[Dataset entries]
== Segment start ==
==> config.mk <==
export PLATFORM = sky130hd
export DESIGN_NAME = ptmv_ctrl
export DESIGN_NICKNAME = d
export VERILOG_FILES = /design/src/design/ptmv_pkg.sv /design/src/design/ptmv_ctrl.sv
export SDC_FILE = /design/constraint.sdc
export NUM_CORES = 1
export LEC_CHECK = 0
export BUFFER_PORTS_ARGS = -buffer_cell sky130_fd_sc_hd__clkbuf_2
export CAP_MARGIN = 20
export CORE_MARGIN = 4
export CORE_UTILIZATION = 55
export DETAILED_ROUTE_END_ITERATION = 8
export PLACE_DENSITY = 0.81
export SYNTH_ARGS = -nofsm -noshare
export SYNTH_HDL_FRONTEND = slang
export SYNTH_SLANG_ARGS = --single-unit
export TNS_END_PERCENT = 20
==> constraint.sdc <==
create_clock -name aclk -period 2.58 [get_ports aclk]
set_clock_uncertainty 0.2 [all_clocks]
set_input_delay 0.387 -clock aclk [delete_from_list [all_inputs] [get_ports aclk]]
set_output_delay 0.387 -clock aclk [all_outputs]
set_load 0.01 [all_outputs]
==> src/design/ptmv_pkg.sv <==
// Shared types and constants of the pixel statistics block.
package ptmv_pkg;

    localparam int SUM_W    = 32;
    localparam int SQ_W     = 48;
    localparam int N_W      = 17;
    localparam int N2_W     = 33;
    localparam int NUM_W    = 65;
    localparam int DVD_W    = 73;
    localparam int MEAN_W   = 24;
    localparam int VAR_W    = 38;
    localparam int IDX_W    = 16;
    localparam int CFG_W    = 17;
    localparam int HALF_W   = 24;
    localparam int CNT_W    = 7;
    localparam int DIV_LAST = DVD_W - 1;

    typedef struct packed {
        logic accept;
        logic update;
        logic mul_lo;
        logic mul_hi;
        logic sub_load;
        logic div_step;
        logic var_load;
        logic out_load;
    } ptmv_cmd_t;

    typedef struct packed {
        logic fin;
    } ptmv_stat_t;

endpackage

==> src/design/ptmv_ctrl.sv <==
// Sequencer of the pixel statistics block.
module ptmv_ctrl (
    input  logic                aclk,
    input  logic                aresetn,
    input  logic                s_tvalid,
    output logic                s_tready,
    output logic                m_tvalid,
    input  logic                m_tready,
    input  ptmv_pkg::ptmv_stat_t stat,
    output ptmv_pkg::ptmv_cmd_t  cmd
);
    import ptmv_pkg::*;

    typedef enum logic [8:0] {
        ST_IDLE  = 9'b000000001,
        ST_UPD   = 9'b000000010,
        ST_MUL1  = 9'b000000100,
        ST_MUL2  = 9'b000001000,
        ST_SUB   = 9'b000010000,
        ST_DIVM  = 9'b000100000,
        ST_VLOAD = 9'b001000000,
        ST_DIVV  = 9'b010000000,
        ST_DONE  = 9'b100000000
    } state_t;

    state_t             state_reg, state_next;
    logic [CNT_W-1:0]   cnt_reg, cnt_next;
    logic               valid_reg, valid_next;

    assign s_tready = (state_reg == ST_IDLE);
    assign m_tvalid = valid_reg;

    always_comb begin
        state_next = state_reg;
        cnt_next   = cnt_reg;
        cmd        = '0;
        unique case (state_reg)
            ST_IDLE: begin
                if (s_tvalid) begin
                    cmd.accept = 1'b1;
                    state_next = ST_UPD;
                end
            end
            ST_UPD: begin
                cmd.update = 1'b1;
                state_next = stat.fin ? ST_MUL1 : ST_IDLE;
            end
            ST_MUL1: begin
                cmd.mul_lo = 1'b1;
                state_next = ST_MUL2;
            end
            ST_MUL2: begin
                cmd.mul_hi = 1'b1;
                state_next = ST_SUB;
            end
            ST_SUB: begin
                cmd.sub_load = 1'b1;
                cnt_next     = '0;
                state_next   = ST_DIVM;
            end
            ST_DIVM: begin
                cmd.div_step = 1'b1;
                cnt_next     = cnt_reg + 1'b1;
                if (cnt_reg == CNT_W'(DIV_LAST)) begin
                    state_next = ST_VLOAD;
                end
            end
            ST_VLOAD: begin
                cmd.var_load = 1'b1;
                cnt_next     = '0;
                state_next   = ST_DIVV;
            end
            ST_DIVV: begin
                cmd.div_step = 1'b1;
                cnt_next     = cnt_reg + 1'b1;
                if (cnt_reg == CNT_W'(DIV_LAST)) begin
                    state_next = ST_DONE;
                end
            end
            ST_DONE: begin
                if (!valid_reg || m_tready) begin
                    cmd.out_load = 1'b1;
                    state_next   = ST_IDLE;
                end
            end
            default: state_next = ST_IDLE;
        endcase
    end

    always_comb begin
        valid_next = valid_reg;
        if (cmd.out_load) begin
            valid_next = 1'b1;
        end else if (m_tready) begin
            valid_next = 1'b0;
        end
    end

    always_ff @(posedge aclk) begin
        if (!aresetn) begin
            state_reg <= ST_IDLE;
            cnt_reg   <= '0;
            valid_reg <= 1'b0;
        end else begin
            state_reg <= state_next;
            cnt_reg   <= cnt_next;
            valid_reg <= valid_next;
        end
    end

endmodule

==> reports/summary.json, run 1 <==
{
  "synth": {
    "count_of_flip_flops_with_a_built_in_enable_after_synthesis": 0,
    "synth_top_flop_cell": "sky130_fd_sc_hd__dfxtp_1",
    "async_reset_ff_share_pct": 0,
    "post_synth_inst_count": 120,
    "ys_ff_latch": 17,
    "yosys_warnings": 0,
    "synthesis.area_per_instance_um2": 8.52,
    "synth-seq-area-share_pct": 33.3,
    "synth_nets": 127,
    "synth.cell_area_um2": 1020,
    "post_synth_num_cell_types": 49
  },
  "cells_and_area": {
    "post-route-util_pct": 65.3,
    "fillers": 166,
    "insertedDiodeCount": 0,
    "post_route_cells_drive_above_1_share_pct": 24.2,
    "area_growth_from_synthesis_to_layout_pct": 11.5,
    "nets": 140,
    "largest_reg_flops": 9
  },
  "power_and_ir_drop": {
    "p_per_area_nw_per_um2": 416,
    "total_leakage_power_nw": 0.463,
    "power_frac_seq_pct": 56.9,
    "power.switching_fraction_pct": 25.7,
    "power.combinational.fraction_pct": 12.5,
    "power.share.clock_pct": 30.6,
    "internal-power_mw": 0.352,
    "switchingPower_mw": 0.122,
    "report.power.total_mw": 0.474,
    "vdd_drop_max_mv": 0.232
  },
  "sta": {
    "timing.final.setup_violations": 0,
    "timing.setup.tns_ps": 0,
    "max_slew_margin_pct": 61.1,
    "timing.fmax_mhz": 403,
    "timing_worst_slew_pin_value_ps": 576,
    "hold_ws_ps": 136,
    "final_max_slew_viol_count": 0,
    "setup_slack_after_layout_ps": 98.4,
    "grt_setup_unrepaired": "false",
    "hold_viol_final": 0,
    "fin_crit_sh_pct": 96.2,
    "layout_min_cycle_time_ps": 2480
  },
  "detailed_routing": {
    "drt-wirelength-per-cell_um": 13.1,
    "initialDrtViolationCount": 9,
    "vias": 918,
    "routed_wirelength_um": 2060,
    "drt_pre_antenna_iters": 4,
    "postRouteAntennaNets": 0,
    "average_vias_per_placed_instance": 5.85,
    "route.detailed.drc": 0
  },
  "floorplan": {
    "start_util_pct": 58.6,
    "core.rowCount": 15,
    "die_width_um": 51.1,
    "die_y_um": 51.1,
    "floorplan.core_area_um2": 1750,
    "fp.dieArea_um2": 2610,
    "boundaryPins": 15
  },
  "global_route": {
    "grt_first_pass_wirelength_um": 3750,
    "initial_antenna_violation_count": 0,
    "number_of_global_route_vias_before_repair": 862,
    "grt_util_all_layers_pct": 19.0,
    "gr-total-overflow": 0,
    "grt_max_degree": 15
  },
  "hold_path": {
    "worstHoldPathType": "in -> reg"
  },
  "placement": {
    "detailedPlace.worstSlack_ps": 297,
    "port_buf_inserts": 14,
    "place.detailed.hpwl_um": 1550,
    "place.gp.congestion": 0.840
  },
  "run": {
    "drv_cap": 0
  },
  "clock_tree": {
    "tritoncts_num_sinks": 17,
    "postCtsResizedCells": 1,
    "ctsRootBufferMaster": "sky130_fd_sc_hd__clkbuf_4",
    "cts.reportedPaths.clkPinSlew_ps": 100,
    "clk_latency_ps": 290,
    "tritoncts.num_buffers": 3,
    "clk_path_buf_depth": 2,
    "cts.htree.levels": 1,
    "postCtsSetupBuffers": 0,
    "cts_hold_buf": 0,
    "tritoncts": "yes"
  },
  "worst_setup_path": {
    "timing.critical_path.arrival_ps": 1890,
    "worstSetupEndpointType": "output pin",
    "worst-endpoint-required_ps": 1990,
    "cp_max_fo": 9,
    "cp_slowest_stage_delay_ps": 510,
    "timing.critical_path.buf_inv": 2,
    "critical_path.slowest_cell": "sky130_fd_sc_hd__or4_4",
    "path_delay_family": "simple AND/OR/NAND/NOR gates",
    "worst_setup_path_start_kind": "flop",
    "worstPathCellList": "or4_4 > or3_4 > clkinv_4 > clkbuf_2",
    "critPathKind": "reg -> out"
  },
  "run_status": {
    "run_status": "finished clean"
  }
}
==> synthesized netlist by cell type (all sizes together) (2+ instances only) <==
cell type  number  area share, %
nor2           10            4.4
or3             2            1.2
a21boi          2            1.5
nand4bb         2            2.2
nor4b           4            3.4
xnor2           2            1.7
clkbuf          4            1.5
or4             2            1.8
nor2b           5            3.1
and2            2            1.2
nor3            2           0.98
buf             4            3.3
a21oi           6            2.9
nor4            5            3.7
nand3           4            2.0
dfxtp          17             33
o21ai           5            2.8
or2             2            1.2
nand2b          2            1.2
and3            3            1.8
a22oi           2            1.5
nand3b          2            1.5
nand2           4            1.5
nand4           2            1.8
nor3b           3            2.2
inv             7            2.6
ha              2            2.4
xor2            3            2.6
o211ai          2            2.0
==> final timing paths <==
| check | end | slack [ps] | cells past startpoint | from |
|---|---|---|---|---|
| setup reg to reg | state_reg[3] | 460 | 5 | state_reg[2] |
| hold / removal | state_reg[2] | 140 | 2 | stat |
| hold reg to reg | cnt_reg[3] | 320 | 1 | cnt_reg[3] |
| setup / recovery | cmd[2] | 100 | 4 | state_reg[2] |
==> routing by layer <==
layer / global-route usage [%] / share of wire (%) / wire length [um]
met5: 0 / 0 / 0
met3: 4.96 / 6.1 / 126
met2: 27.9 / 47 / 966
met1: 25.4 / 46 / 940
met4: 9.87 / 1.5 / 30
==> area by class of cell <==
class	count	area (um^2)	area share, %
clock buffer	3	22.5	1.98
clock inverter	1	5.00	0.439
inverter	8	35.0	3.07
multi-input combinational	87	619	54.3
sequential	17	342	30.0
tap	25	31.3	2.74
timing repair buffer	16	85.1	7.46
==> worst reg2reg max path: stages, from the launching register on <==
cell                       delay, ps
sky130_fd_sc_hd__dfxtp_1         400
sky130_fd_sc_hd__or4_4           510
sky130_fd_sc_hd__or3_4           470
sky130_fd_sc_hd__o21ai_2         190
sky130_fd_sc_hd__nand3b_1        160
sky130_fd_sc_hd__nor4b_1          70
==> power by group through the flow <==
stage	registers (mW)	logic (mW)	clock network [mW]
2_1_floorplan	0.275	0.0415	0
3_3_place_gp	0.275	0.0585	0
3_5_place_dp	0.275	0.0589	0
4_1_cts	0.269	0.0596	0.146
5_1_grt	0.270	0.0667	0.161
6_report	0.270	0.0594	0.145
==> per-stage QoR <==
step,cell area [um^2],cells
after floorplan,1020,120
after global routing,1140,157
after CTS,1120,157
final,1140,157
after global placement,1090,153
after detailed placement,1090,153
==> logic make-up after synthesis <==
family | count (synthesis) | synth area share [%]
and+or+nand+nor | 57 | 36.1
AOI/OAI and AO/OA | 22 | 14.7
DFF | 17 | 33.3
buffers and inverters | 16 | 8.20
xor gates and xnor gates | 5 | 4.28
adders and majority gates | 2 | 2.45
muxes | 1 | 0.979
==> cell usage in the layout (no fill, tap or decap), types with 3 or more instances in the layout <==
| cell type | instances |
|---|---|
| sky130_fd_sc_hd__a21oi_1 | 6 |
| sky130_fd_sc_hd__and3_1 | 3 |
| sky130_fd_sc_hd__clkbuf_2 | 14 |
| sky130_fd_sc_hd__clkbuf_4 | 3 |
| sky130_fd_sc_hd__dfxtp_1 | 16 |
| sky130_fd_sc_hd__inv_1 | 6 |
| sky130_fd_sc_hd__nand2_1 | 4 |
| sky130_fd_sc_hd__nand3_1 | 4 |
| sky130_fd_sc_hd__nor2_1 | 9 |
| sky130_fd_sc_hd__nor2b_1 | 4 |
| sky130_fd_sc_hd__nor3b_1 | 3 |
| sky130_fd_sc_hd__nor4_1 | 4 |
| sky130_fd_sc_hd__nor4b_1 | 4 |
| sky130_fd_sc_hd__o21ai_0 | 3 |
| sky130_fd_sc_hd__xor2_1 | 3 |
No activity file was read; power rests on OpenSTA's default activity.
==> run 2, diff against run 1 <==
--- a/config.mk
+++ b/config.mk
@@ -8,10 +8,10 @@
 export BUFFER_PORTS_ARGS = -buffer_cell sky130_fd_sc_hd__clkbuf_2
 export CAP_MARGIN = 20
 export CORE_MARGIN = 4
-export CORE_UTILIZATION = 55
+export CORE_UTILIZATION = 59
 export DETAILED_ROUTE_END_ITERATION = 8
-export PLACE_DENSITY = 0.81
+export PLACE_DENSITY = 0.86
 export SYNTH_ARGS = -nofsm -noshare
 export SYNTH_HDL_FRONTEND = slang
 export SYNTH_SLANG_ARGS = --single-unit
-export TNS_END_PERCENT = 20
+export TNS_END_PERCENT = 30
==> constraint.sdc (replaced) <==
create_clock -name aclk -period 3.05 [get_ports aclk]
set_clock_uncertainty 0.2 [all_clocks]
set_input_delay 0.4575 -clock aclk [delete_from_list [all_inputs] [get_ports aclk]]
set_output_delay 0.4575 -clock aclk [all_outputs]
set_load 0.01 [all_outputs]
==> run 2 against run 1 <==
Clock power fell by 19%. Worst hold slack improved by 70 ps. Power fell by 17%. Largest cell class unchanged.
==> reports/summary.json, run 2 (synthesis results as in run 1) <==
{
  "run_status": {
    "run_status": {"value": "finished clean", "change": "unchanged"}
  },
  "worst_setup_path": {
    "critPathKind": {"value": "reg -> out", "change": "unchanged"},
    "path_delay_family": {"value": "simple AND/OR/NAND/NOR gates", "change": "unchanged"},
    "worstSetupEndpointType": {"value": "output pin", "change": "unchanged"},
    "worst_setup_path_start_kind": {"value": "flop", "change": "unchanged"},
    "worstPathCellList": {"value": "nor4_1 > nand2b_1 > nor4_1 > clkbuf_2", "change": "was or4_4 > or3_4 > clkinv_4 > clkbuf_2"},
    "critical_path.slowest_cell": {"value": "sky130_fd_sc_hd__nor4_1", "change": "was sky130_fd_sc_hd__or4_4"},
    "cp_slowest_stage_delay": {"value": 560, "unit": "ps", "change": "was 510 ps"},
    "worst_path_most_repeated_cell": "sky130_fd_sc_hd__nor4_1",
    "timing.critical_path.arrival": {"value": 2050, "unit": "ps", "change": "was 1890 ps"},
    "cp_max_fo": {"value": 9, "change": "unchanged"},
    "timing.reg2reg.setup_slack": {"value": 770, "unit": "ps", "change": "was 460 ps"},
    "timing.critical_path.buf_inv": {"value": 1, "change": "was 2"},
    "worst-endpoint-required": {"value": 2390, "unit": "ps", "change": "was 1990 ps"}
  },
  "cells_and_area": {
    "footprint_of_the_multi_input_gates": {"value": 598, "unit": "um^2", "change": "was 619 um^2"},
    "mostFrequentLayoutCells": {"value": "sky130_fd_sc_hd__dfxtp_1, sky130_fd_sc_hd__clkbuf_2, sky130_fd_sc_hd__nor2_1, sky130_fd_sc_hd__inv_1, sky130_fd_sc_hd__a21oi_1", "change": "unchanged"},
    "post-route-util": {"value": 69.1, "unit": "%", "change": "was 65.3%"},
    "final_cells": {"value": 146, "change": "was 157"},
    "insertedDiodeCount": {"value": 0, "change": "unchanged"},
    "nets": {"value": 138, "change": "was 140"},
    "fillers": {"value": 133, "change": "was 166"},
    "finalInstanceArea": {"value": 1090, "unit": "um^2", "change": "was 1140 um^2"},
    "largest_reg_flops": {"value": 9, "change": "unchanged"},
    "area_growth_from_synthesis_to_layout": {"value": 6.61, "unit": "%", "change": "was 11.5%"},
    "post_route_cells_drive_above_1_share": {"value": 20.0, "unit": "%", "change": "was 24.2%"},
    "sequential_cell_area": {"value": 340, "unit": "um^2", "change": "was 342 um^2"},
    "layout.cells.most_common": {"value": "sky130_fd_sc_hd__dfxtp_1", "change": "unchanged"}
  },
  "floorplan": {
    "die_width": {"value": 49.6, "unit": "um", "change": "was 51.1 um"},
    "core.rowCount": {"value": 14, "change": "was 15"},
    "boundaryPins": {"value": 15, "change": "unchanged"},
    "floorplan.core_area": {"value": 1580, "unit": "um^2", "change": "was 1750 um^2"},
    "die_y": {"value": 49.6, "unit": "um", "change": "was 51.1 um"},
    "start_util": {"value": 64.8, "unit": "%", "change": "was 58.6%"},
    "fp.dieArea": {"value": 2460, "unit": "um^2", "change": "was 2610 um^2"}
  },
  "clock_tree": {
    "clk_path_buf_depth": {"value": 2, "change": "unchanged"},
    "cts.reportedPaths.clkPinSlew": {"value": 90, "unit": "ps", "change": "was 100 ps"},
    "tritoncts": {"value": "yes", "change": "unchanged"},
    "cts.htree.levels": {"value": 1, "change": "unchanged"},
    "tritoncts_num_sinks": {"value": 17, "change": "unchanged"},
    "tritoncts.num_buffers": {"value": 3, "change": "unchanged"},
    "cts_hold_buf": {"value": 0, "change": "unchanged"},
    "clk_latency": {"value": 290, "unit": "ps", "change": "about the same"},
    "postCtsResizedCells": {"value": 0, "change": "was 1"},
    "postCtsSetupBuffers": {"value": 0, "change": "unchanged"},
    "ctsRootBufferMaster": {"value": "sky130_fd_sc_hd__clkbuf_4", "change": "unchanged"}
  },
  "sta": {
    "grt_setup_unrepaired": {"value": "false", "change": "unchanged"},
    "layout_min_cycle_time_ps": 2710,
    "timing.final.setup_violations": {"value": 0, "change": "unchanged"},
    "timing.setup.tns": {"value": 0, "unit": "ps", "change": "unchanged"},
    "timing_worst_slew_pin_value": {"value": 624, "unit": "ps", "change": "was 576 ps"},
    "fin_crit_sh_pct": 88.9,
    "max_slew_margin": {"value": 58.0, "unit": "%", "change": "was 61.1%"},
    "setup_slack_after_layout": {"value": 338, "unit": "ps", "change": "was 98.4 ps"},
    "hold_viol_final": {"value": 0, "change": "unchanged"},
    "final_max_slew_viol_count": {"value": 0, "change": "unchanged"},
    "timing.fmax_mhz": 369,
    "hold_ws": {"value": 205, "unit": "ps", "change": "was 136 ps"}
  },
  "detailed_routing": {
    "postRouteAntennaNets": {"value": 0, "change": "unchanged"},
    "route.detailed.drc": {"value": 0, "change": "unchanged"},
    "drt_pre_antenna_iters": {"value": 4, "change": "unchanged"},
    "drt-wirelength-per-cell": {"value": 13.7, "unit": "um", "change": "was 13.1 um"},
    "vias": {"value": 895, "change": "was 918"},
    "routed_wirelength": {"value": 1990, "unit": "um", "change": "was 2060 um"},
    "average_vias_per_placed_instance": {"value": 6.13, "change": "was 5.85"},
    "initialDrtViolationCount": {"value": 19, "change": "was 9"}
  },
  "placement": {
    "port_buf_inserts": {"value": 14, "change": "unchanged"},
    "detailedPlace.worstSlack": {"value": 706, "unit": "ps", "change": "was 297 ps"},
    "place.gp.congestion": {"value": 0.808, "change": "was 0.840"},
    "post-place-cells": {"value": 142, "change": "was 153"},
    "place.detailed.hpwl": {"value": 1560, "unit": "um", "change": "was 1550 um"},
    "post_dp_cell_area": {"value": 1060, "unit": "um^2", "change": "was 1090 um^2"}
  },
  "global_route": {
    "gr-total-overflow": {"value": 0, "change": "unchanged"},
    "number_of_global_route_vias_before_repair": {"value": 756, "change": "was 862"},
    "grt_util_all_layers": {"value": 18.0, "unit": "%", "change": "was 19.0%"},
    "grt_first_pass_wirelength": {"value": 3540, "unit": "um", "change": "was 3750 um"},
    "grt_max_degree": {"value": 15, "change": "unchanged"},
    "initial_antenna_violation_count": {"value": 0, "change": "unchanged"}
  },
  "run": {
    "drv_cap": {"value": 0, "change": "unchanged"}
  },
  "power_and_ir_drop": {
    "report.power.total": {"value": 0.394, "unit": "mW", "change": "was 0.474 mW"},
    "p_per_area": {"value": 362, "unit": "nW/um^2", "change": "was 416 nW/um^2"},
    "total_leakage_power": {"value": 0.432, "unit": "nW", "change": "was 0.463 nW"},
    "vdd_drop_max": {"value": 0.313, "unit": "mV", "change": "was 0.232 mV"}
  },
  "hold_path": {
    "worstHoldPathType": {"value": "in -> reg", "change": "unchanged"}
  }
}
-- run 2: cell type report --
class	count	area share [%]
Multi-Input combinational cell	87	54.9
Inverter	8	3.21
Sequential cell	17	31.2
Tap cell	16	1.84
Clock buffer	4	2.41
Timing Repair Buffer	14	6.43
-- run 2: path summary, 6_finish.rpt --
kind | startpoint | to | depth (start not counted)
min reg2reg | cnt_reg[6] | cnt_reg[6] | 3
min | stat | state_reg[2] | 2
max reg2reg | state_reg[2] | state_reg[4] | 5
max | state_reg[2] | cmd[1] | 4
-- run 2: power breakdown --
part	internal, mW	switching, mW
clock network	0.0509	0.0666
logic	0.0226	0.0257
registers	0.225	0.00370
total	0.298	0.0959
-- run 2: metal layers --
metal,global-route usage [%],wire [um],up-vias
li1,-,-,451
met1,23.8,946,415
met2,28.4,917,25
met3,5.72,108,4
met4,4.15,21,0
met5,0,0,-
== Segment end ==
PROBLEM STATEMENT: Find every line in the records that contains the word "finished"; copy those lines.

TASK ANSWER:
    "run_status": "finished clean"
    "run_status": {"value": "finished clean", "change": "unchanged"}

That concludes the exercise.